Material provided –
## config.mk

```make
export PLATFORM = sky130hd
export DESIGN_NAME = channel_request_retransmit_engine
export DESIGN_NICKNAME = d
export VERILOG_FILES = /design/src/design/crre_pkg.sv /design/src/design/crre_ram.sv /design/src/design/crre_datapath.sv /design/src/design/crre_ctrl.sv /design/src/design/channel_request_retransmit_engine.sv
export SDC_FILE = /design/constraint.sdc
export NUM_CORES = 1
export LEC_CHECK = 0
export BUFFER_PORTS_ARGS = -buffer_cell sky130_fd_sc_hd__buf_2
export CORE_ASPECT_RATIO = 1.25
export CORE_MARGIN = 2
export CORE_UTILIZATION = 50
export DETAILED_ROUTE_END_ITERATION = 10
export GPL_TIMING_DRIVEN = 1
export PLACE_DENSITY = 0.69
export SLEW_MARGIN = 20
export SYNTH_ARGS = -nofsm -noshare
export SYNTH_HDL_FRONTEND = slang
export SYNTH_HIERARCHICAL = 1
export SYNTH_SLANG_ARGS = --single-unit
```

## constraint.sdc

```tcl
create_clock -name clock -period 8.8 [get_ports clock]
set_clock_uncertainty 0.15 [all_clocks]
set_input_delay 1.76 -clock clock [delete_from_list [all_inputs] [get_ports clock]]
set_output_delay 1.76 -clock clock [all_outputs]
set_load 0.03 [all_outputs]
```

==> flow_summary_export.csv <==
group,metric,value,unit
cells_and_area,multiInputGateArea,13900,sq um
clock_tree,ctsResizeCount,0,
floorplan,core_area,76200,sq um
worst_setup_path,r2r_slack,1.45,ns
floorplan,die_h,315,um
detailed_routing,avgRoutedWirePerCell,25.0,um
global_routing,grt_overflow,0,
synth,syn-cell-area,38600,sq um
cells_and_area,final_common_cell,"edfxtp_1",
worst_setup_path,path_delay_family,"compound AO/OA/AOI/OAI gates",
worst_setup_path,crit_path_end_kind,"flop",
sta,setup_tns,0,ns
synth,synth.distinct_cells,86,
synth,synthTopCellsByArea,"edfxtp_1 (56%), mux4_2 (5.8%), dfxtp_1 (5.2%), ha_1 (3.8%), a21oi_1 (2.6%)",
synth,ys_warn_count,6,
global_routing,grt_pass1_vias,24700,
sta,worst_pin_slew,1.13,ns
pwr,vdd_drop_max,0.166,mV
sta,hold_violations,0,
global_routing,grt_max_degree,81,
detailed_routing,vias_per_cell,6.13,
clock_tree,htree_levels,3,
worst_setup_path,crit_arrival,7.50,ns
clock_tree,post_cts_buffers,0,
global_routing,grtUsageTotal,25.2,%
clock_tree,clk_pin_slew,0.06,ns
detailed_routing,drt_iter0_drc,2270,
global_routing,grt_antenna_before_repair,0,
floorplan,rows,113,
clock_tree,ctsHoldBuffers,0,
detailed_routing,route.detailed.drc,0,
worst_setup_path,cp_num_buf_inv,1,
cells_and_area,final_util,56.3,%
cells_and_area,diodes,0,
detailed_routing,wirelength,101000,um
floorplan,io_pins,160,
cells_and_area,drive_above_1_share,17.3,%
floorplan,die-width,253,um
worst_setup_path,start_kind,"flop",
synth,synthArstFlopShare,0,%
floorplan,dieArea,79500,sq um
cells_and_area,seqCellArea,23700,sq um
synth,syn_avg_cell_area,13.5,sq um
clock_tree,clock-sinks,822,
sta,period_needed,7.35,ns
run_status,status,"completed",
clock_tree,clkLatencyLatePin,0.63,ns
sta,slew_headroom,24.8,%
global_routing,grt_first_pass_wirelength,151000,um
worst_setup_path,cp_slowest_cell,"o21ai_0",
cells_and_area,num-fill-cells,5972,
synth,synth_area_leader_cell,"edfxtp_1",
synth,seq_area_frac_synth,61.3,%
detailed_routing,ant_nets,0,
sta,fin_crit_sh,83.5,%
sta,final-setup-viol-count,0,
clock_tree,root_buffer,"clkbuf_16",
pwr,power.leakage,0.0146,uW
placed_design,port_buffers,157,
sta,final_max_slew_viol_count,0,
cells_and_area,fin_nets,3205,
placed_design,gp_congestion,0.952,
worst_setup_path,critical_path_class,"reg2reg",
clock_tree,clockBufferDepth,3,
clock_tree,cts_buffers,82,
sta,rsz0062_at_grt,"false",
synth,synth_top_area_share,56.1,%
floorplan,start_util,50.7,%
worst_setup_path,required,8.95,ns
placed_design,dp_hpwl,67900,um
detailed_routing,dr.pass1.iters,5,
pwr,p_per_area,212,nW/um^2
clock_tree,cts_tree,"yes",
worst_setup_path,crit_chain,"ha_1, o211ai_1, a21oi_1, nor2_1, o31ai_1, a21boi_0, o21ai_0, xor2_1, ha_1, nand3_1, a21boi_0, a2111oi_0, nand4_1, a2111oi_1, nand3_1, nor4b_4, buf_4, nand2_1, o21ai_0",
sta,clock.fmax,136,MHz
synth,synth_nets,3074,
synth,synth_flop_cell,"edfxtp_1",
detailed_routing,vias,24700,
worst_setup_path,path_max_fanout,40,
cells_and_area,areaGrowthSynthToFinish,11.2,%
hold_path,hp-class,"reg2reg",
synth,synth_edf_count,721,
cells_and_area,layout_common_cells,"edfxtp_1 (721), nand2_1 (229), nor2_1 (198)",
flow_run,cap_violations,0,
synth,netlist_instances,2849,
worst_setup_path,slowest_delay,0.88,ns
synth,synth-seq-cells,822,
$ cat config.mk
export PLATFORM = sky130hd
export DESIGN_NAME = riff_rmid_container_scanner
export DESIGN_NICKNAME = d
export VERILOG_FILES = /design/src/rtl/rrcs_pkg.sv /design/src/rtl/riff_rmid_container_scanner.sv
export SDC_FILE = /design/constraint.sdc
export NUM_CORES = 2
export LEC_CHECK = 0
export ABC_CLOCK_PERIOD_IN_PS = 16300
export BUFFER_PORTS_ARGS = -buffer_cell sky130_fd_sc_hd__buf_2
export CORE_ASPECT_RATIO = 0.75
export CORE_UTILIZATION = 36
export CTS_BUF_LIST = sky130_fd_sc_hd__clkbuf_4 sky130_fd_sc_hd__clkbuf_8 sky130_fd_sc_hd__clkbuf_16
export DETAILED_ROUTE_END_ITERATION = 7
export SKIP_CTS_REPAIR_TIMING = 1
export SYNTH_ARGS = -nofsm -noshare
export SYNTH_HDL_FRONTEND = slang
export SYNTH_SLANG_ARGS = --single-unit
$ cat constraint.sdc
create_clock -name clk -period 16.3 [get_ports clk]
set_input_delay 2.445 -clock clk [delete_from_list [all_inputs] [get_ports clk]]
set_output_delay 2.445 -clock clk [all_outputs]
set_load 0.01 [all_outputs]
$ cat src/rtl/rrcs_pkg.sv
package rrcs_pkg;

    // Width of all offset and end sums: a position below 2^32 plus a 32-bit size plus a few.
    localparam int SUM_W = 34;

    localparam int LENGTH_BITS_DEFAULT = 32;

    // Bytes of the file header: RIFF, size, RMID.
    localparam int FILE_HDR_LEN = 12;

    // Four-character codes as they read little endian from the byte stream.
    localparam logic [31:0] FCC_RIFF = 32'h4646_4952;
    localparam logic [31:0] FCC_RMID = 32'h4449_4D52;
    localparam logic [31:0] FCC_DATA = 32'h6174_6164;
    localparam logic [31:0] FCC_SFBK = 32'h6B62_6673;
    localparam logic [31:0] FCC_DLS  = 32'h2053_4C44;
    localparam logic [31:0] FCC_LIST = 32'h5453_494C;
    localparam logic [31:0] FCC_INFO = 32'h4F46_4E49;
    localparam logic [31:0] FCC_DBNK = 32'h4B4E_4244;
    localparam logic [31:0] FCC_IENC = 32'h434E_4549;
    localparam logic [31:0] FCC_MTHD = 32'h6468_544D;

    localparam logic [2:0] ST_OK         = 3'd0;
    localparam logic [2:0] ST_BAD_HEADER = 3'd1;
    localparam logic [2:0] ST_RIFF_SIZE  = 3'd2;
    localparam logic [2:0] ST_NO_DATA    = 3'd3;
    localparam logic [2:0] ST_NO_MTHD    = 3'd4;

    typedef struct packed {
        logic [7:0] file_byte;
        logic       end_of_file;
    } byte_item_t;

    typedef struct packed {
        logic [2:0]  status;
        logic [31:0] midi_offset;
        logic [31:0] midi_length;
        logic        bank_found;
        logic        bank_is_sf2;
        logic [31:0] bank_start;
        logic [31:0] bank_length;
        logic [6:0]  bank_number_offset;
        logic        has_text_encoding;
    } report_item_t;

endpackage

Task requirements –
Only the lines from the opening of the material through the line with "synth,syn-cell-area,38600,sq um" should be echoed, exactly as written.

Result for this exercise –
## config.mk

```make
export PLATFORM = sky130hd
export DESIGN_NAME = channel_request_retransmit_engine
export DESIGN_NICKNAME = d
export VERILOG_FILES = /design/src/design/crre_pkg.sv /design/src/design/crre_ram.sv /design/src/design/crre_datapath.sv /design/src/design/crre_ctrl.sv /design/src/design/channel_request_retransmit_engine.sv
export SDC_FILE = /design/constraint.sdc
export NUM_CORES = 1
export LEC_CHECK = 0
export BUFFER_PORTS_ARGS = -buffer_cell sky130_fd_sc_hd__buf_2
export CORE_ASPECT_RATIO = 1.25
export CORE_MARGIN = 2
export CORE_UTILIZATION = 50
export DETAILED_ROUTE_END_ITERATION = 10
export GPL_TIMING_DRIVEN = 1
export PLACE_DENSITY = 0.69
export SLEW_MARGIN = 20
export SYNTH_ARGS = -nofsm -noshare
export SYNTH_HDL_FRONTEND = slang
export SYNTH_HIERARCHICAL = 1
export SYNTH_SLANG_ARGS = --single-unit
```

## constraint.sdc

```tcl
create_clock -name clock -period 8.8 [get_ports clock]
set_clock_uncertainty 0.15 [all_clocks]
set_input_delay 1.76 -clock clock [delete_from_list [all_inputs] [get_ports clock]]
set_output_delay 1.76 -clock clock [all_outputs]
set_load 0.03 [all_outputs]
```

==> flow_summary_export.csv <==
group,metric,value,unit
cells_and_area,multiInputGateArea,13900,sq um
clock_tree,ctsResizeCount,0,
floorplan,core_area,76200,sq um
worst_setup_path,r2r_slack,1.45,ns
floorplan,die_h,315,um
detailed_routing,avgRoutedWirePerCell,25.0,um
global_routing,grt_overflow,0,
synth,syn-cell-area,38600,sq um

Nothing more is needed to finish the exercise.